A is symmetric iff there exists an orthogonal matrix Q such that $Q^TAQ = Q^{-1}AQ$ is diagonal.

An equivalent way of writing it, is $[A]_{\mathcal{E}}$ is symmetric iff there exists an orthogonal basis for $\mathbb{R}^n$ consisting of eigenvectors of A.

The reason they are equivalent can be recalled from the change-of-basis formula. $$[A]_\mathcal{E} = \underset{E \leftarrow B}{P}[A]_\mathcal{B}\underset{E \leftarrow B}{P}^{-1}$$ If we rewrite the first definition in a slightly different way, we get $$A = QDQ^{-1} = QDQ^T$$ In order for a change-of-basis transformation to be orthonormal, there must be an orthonormal basis!
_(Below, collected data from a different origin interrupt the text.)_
From an optimization exercise on the open Yosys and OpenROAD flow, aimed at small area; shortcuts taken in it are not production practice. In this exercise RTL edits were held to simulation tests only and were not proved equivalent to the original. Power and IR drop assume default switching activity.

--- design/flow/design.v ---
module FSd1 (clk24M, rst_n, mix_in, lo_out, mix_out, sig_in, TXD, RXD, led);
    input clk24M, rst_n;
    input [2:0] mix_in;
    input [2:0] sig_in;
    output [2:0] lo_out, mix_out;
    input RXD;
    output TXD;
    output [1:0] led;
    wire rst = ~rst_n;
    reg rst_d;
    always @(posedge clk24M) rst_d <= rst;
    wire [11:0] lo_cyc_d = rst ? 12'd100 : r_lo_cycle;
    reg [11:0] r_lo_cycle;
    reg [1:0]  r_lo_channel;
    reg [2:0]  rx_byte;
    wire       lo_wr;
    wire [11:0] rc0, rc1, rc2;
    wire [23:0] sc0, sc1, sc2;
    wire [2:0]  lo;
    genvar gi;
    generate
        for (gi = 0; gi < 3; gi = gi + 1) begin : ch
            reg [11:0] lo_cnt, lo_cyc;
            reg        r_lo;
            reg        mp, sp;
            reg [11:0] rw, rc;
            reg [23:0] sw, sc;
            wire [12:0] inc = {1'b0, lo_cnt} + 13'd1;
            wire m1 = (inc == {1'b0, lo_cyc});
            wire m2 = (inc == {2'b00, lo_cyc[11:1]});
            always @(posedge clk24M) begin
                mp <= mix_in[gi];
                sp <= sig_in[gi];
                if (rst || (lo_wr && r_lo_channel == gi)) lo_cyc <= lo_cyc_d;
                if (rst_d || (!mp && mix_in[gi])) rc <= rw;
                if (rst_d || (!sp && sig_in[gi])) sc <= sw;
                if (rst) begin
                    lo_cnt <= 12'd0; r_lo <= 1'b0;
                    rw <= 12'd0; sw <= 24'd0;
                end else begin
                    lo_cnt <= m1 ? 12'd0 : inc[11:0];
                    if (m1) r_lo <= 1'b1;
                    else if (m2) r_lo <= 1'b0;
                    if (!mp && mix_in[gi]) rw <= 12'd0;
                    else rw <= rw + 12'd1;
                    if (!sp && sig_in[gi]) sw <= 24'd0;
                    else sw <= sw + 24'd1;
                end
            end
            assign lo[gi] = r_lo;
        end
    endgenerate
    assign rc0 = ch[0].rc; assign rc1 = ch[1].rc; assign rc2 = ch[2].rc;
    assign sc0 = ch[0].sc; assign sc1 = ch[1].sc; assign sc2 = ch[2].sc;
    assign lo_out = lo;
    assign mix_out = mix_in ^ lo;
    reg [28:0] R;
    reg        cy;
    reg        conv;
    reg [7:0]  cnt;    
    reg [3:0]  tph;    
    reg [2:0]  g;      
    reg [3:0]  p;      
    reg [3:0]  db;     
    reg        f_send, f_send_frame;
    wire idle = (tph == 4'd11);
    wire busy = (tph <= 4'd10);
    wire start = rst_d || (tph == 4'd15 && p == 4'd8);
    wire ready = !conv && !start;
    wire fire = idle && ready;
    function [3:0] dd(input [3:0] d, input en);
        reg g;
        begin
            g = en & (d[3] | (d[2] & (d[1] | d[0])));
            dd = {g | d[3],
                  g ? (d[3] & d[0]) : d[2],
                  d[1] ^ (g & ~d[0]),
                  d[0] ^ g};
        end
    endfunction
    wire sconv = p == 4'd8 && tph == 4'd0 && cnt < 8'd192 && cnt[2:0] != 3'd7;
    wire [2:0] j = cnt[2:0];
    wire [4:0] k = cnt[7:3];
    reg en;
    always @(*) begin
        case (j)
            3'd0: en = 1'b1;
            3'd1: en = k[4] | k[3] | k[2];               
            3'd2: en = k[4] | k[3];                      
            3'd3: en = k[4] | (k[3] & k[2]);             
            3'd4: en = k[4];                             
            3'd5: en = k[4] & (k[2] | (k[1] & k[0]));    
            default: en = k[4] & k[2] & k[1] & k[0];     
        endcase
    end
    wire [3:0] c = dd(R[3:0], en);
    wire cin = (j == 3'd0) ? R[28] : cy;
    reg [23:0] val;
    always @(*) begin
        case (g)
            3'd0: val = rst_d ? 24'd0 : {12'd0, rc0};
            3'd1: val = {12'd0, rc1};
            3'd2: val = {12'd0, rc2};
            3'd3: val = sc0;
            3'd4: val = sc1;
            default: val = sc2;
        endcase
    end
    wire raw = !g[2] && !(g[1] & g[0]);
    wire [3:0] digit = raw ? R[15:12] : (p[2:0] == 3'd7) ? {3'd0, R[28]} : R[27:24];
    wire isdig = ~db[3] | (~db[2] & ~db[1]);
    wire drot = tph == 4'd0 && cnt <= 8'd5 && isdig && !p[3] && p != 4'd6;
    always @(posedge clk24M)
        cnt <= (cnt == 8'd207 || (!busy && !conv)) ? 8'd0 : cnt + 8'd1;
    always @(posedge clk24M) begin
        if (rst) begin
            conv <= 1'b0; tph <= 4'd11;
            g <= 3'd0; p <= 4'd3; f_send_frame <= 1'b0;
        end else begin
            if (start) begin
                conv <= 1'b1;
                R <= {val, 5'd0};
            end else if (sconv) begin
                R <= {(j == 3'd6) ? c[3] : R[28], c[2:0], cin, R[27:4]};
                cy <= c[3];
            end else if (drot) begin
                R[27:0] <= {R[3:0], R[27:4]};
            end
            if (conv) begin
                if (cnt == 8'd25) conv <= 1'b0;
            end
            if (fire) tph <= 4'd15;
            else if (tph == 4'd15 || (busy && cnt == 8'd207)) tph <= tph + 4'd1;
            if (fire) begin
                if (!p[3]) begin
                    db <= digit;
                    if (p[2:0] == 3'd0) begin
                        g <= (g == 3'd5) ? 3'd0 : g + 3'd1;
                        p <= 4'd8;
                    end else p <= p - 4'd1;
                end else if (!p[0]) begin
                    if (g == 3'd0) begin
                        db <= 4'd13;             
                        p <= 4'd9;
                    end else begin
                        db <= 4'd12;             
                        p <= (g[2] | (g[1] & g[0])) ? 4'd7 : 4'd3;
                    end
                end else begin
                    db <= 4'd10;                 
                    p <= 4'd3;
                    f_send_frame <= f_send;
                end
            end
        end
    end
    wire [7:0] ch_bits = {2'b00, isdig | (db[3] & db[2] & ~db[0]), isdig, db};
    reg txd;
    always @(*) begin
        case (tph)
            4'd0: txd = 1'b0;
            4'd1: txd = ch_bits[0];
            4'd2: txd = ch_bits[1];
            4'd3: txd = ch_bits[2];
            4'd4: txd = ch_bits[3];
            4'd5: txd = ch_bits[4];
            4'd6: txd = ch_bits[5];
            4'd7: txd = ch_bits[6];
            4'd8: txd = ch_bits[7];
            default: txd = 1'b1;
        endcase
    end
    assign TXD = f_send_frame ? txd : 1'b1;
    localparam [7:0] R0 = 8'h01, R51 = 8'h0a, R103 = 8'h86, R155 = 8'h77, R207 = 8'hab;
    reg [7:0] rcnt;
    reg [3:0] rnb;
    reg [7:0] rdat;
    reg       rs;
    reg       st2;
    wire      ridle = (rnb == 4'd0) || (rnb == 4'd11);
    wire      rlast = (rnb == 4'd10);
    always @(posedge clk24M) begin
        rcnt <= (rst || ridle || rcnt == R207) ? R0 :
                {rcnt[6:0], rcnt[7] ^ rcnt[5] ^ rcnt[4] ^ rcnt[3]};
        if (rst) begin
            rnb <= 4'd0; st2 <= 1'b0;
        end else begin
            st2 <= (rnb == 4'd11);
            if (ridle) begin
                rnb <= RXD ? 4'd0 : 4'd1;
            end else begin
                if (!rlast) begin
                    if (rcnt == R51) rdat <= {RXD, rdat[7:1]};
                    if (rcnt == R103) rs <= RXD;
                    if (rcnt == R155) rdat[7] <= (rdat[7] & rs) | (rdat[7] & RXD) | (rs & RXD);
                end
                if (rcnt == R207) rnb <= rnb + 4'd1;
            end
        end
    end
    reg [3:0] hex;
    always @(*) begin
        case (rdat)
            8'h30: hex = 4'h0; 8'h31: hex = 4'h1; 8'h32: hex = 4'h2; 8'h33: hex = 4'h3;
            8'h34: hex = 4'h4; 8'h35: hex = 4'h5; 8'h36: hex = 4'h6; 8'h37: hex = 4'h7;
            8'h38: hex = 4'h8; 8'h39: hex = 4'h9;
            8'h41: hex = 4'ha; 8'h42: hex = 4'hb; 8'h43: hex = 4'hc;
            8'h44: hex = 4'hd; 8'h45: hex = 4'he; 8'h46: hex = 4'hf;
            8'h61: hex = 4'ha; 8'h62: hex = 4'hb; 8'h63: hex = 4'hc;
            8'h64: hex = 4'hd; 8'h65: hex = 4'he; 8'h66: hex = 4'hf;
            default: hex = 4'h0;
        endcase
    end
    assign lo_wr = st2 && (rx_byte == 3'd4);
    always @(posedge clk24M) begin
        if (rst) begin
            rx_byte <= 3'd0; f_send <= 1'b0;
        end else if (st2) begin
            case (rx_byte)
                3'd0: begin
                    if (rdat == 8'h20) f_send <= ~f_send;
                    else begin
                        r_lo_channel <= hex[1:0];
                        rx_byte <= 3'd1;
                    end
                end
                3'd4: rx_byte <= 3'd0;
                default: begin
                    r_lo_cycle <= {r_lo_cycle[7:0], hex};
                    rx_byte <= rx_byte + 3'd1;
                end
            endcase
        end
    end
    assign led[0] = (rx_byte == 3'd1) ? 1'b0 : 1'b1;
    assign led[1] = (rx_byte == 3'd0) ? 1'b1 : 1'b0;
endmodule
Thus, they are equivalent.

$$\text{1. T is symmetric}$$ $$\text{2. There exists an orthonormal basis such that } [T]_\mathcal{B} \text{ is symmetric}$$ $$\text{3. For every orthonormal basis C in } \mathbb{R}^n, [T]_\mathcal{C} \text{ is symmetric}$$ We can change the order of our orthonormal basis, it doesn't matter. It will still be symmetric. $$\text{4. } T(x) \cdot y = x \cdot T(y)$$ This one is easy to prove. $Ax \cdot y = (xA)^Ty = x^T A^Ty = x \cdot A^Ty = x \cdot Ay$. This is only true if $A^T = A$

If A is symmetric, then A has a real eigenvalue.
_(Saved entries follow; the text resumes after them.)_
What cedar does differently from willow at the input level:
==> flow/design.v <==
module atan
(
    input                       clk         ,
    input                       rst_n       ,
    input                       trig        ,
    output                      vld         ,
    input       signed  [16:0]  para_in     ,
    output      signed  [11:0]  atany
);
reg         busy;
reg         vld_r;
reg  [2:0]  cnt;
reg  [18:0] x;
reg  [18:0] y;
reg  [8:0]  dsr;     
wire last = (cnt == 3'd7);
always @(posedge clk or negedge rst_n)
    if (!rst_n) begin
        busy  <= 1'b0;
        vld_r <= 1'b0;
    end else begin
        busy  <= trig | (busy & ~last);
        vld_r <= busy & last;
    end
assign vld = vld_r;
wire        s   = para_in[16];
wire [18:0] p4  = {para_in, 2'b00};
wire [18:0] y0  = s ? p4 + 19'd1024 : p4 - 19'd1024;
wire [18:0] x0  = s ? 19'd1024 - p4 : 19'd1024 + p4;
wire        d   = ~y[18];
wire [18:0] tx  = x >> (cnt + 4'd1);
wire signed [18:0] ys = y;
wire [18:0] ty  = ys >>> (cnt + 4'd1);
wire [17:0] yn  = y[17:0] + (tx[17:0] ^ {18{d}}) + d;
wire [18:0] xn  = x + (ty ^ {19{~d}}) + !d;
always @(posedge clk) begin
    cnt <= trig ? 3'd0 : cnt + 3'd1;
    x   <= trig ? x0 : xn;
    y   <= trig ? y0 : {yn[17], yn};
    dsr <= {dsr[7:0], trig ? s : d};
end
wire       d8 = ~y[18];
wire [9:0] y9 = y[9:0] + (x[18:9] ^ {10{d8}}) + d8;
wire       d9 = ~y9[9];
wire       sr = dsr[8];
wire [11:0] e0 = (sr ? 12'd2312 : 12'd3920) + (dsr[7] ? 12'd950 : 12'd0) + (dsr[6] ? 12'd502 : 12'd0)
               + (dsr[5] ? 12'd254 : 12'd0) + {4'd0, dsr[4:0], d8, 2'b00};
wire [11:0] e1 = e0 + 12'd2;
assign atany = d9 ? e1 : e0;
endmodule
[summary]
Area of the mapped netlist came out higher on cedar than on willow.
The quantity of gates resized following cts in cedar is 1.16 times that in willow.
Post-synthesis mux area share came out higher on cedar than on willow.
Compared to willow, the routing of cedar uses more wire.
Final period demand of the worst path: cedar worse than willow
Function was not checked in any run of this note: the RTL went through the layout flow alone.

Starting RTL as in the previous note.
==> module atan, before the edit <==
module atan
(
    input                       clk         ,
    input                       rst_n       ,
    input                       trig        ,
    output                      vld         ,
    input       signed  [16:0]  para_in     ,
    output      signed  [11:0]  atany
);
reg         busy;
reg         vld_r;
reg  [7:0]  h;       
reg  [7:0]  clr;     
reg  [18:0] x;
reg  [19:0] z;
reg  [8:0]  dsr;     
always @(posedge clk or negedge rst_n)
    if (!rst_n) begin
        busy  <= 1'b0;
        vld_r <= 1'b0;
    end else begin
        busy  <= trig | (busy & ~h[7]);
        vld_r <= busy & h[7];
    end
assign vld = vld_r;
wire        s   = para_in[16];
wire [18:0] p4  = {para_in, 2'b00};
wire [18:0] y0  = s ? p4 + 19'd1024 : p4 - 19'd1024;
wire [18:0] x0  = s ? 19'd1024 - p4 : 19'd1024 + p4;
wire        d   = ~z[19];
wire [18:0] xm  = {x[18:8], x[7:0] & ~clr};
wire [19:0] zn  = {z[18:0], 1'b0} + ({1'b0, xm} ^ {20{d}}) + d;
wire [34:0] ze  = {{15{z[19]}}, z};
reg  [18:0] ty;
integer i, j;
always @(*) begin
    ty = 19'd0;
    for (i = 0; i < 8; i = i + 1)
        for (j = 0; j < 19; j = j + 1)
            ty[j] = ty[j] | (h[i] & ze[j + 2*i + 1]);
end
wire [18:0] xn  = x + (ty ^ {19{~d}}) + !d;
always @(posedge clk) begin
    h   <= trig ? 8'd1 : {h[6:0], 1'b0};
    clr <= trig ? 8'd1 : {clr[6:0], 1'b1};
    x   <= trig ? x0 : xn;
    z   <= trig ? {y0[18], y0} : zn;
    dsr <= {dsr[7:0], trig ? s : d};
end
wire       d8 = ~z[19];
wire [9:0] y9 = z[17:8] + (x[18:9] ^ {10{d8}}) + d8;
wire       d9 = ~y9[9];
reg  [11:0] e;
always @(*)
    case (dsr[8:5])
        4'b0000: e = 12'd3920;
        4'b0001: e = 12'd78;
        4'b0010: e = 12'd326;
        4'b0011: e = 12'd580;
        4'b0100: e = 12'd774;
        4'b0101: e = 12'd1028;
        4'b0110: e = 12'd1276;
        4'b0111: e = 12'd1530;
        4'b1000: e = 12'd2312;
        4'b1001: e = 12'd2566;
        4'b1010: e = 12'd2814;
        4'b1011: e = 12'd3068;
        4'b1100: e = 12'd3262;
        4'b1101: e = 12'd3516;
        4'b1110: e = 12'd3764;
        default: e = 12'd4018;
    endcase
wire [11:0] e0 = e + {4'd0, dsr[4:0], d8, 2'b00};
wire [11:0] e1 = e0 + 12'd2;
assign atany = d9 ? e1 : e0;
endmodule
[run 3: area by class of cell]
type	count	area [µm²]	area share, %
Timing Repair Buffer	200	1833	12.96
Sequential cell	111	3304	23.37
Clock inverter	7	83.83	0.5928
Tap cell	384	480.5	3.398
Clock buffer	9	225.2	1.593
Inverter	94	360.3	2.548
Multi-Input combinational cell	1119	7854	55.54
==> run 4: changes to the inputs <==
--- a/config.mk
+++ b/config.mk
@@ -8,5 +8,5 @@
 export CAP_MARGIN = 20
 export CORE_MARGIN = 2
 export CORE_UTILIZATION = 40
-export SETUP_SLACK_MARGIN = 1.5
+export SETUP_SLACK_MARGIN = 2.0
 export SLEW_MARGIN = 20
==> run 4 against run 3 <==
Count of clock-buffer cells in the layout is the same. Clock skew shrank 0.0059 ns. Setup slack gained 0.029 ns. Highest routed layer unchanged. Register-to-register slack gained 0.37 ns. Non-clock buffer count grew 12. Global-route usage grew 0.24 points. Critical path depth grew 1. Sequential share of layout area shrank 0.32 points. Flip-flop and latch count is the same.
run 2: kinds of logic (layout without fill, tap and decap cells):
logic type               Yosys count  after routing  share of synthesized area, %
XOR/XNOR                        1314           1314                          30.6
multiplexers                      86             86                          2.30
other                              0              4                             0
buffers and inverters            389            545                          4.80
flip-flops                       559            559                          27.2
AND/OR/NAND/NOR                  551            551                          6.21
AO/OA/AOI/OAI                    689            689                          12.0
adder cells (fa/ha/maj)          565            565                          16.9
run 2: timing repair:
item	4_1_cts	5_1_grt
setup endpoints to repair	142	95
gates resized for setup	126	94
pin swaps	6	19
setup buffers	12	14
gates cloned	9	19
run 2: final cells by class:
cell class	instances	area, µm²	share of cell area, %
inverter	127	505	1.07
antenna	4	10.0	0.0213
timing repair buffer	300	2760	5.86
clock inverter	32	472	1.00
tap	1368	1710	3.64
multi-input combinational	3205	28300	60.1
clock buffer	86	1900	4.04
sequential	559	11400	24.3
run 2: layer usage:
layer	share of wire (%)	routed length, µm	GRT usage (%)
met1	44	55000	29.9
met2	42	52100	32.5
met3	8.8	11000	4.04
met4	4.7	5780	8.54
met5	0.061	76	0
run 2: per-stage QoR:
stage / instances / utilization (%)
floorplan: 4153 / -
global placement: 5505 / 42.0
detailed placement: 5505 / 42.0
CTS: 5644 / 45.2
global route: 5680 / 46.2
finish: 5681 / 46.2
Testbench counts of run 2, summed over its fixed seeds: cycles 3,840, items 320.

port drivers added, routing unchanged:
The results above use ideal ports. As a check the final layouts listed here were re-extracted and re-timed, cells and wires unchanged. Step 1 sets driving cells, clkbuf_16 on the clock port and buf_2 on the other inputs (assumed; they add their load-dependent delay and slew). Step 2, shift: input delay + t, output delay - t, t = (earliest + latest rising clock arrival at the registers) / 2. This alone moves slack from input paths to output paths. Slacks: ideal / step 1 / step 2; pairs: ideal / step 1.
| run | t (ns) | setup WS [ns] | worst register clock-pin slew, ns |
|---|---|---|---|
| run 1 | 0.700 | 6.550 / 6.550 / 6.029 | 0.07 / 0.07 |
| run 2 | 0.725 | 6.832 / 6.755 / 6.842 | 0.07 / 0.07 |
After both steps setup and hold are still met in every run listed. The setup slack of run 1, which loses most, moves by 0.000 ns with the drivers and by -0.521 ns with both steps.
Context: an optimization exercise on an open-source flow, tuned for small area and a short achievable clock period. The choices shown serve that exercise and are no tape-out recipe.
No run shown here included a check of the RTL's function; only the layout flow was run.

## flow/design.v (module list and top-level ports; edited modules follow where they fit)
// module LDL_crc32_d8: 40 lines
// module LDL_crc32_dn: 27 lines
// module LDL_crc32_dn_check: 1291 lines
// module crc_lanes: 40 lines
// module crc_fn_q: 3 lines
// module crc_fn_p: 3 lines
// module crc_fn_d7: 3 lines
// module crc_fn_d15: 3 lines
// module crc_fn_or2: 3 lines
// module crc_fn_or3: 3 lines
// module crc_fn_nor2: 3 lines
// module crc_fn_nor3: 3 lines
// module crc_fn_a21o: 3 lines
// module crc_fn_a21oi: 3 lines
// module crc_fn_a31oi: 3 lines
// module crc_fn_a41oi: 3 lines
// module crc_fn_a211oi: 3 lines
// module crc_fn_inv: 3 lines
// module crc_nand2: 3 lines
// module crc_nor2: 3 lines
// module crc_x2: 3 lines
module LDL_crc32_dn_check #(parameter NUM = 16)(
  input  [8*NUM -1:0]        data,  
  input  [$clog2(NUM) -1:0]  bnum,  
  input         valid,
  input         eof  ,
  output reg    err  ,
  input         rst_n,
  input         clk
);
  // ...
==> flow/flow/run.sh <==
#!/bin/bash
set -euo pipefail
export BUFFER_PORTS_ARGS="-buffer_cell sky130_fd_sc_hd__buf_1"
bash standard.sh SETUP_SLACK_MARGIN=14 finish > make_finish.log 2>&1
==> flow/standard.sh <==
#!/bin/bash
# synth_recipe.tcl (not shown) runs the flow's synth.tcl, then flattens the netlist and writes it again
# the make line also repeats each setting of config.mk as NAME=value (left out here)
make -C /OpenROAD-flow-scripts/flow DESIGN_CONFIG=/design/flow/config.mk WORK_HOME=/design/flow/orfs CLKGATE_MAP_FILE= SYNTH_SCRIPT=/design/flow/synth_recipe.tcl "${@:-finish}"
==> flow/config.mk <==
export PLATFORM = sky130hd
export DESIGN_NAME = LDL_crc32_dn_check
export DESIGN_NICKNAME = LDL_crc32_dn_check
export VERILOG_FILES = /design/flow/design.v
export SDC_FILE = /design/flow/constraint.sdc
export NUM_CORES = 4
export LEC_CHECK = 0
export ABC_CLOCK_PERIOD_IN_PS = 1500
export CAP_MARGIN = 20
export CORE_MARGIN = 2
export CORE_UTILIZATION = 50
export PLACE_DENSITY = 0.75
export SLEW_MARGIN = 20
export SYNTH_HIERARCHICAL = 1
export SYNTH_MINIMUM_KEEP_SIZE = 0
==> flow/constraint.sdc <==
create_clock -name core_clock -period 24.0 [get_ports {clk}]
set_input_delay 4.8000 -clock core_clock [delete_from_list [all_inputs] [get_ports {clk}]]
set_output_delay 4.8000 -clock core_clock [all_outputs]
set_load 0.01 [all_outputs]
In case it wasn't clear, not all matrices have real eigenvalues. $$\begin{bmatrix}0 & 1 \\ -1 & 0 \end{bmatrix} \text{ has eigenvalues of } \pm i $$ This is mainly important in the proof for the Spectral Theorem, because we prove the Spectral Theorem with induction, and we use Lagrange's Revenge to choose an arbitrary eigenvector, which we wouldn't be able to do without justification.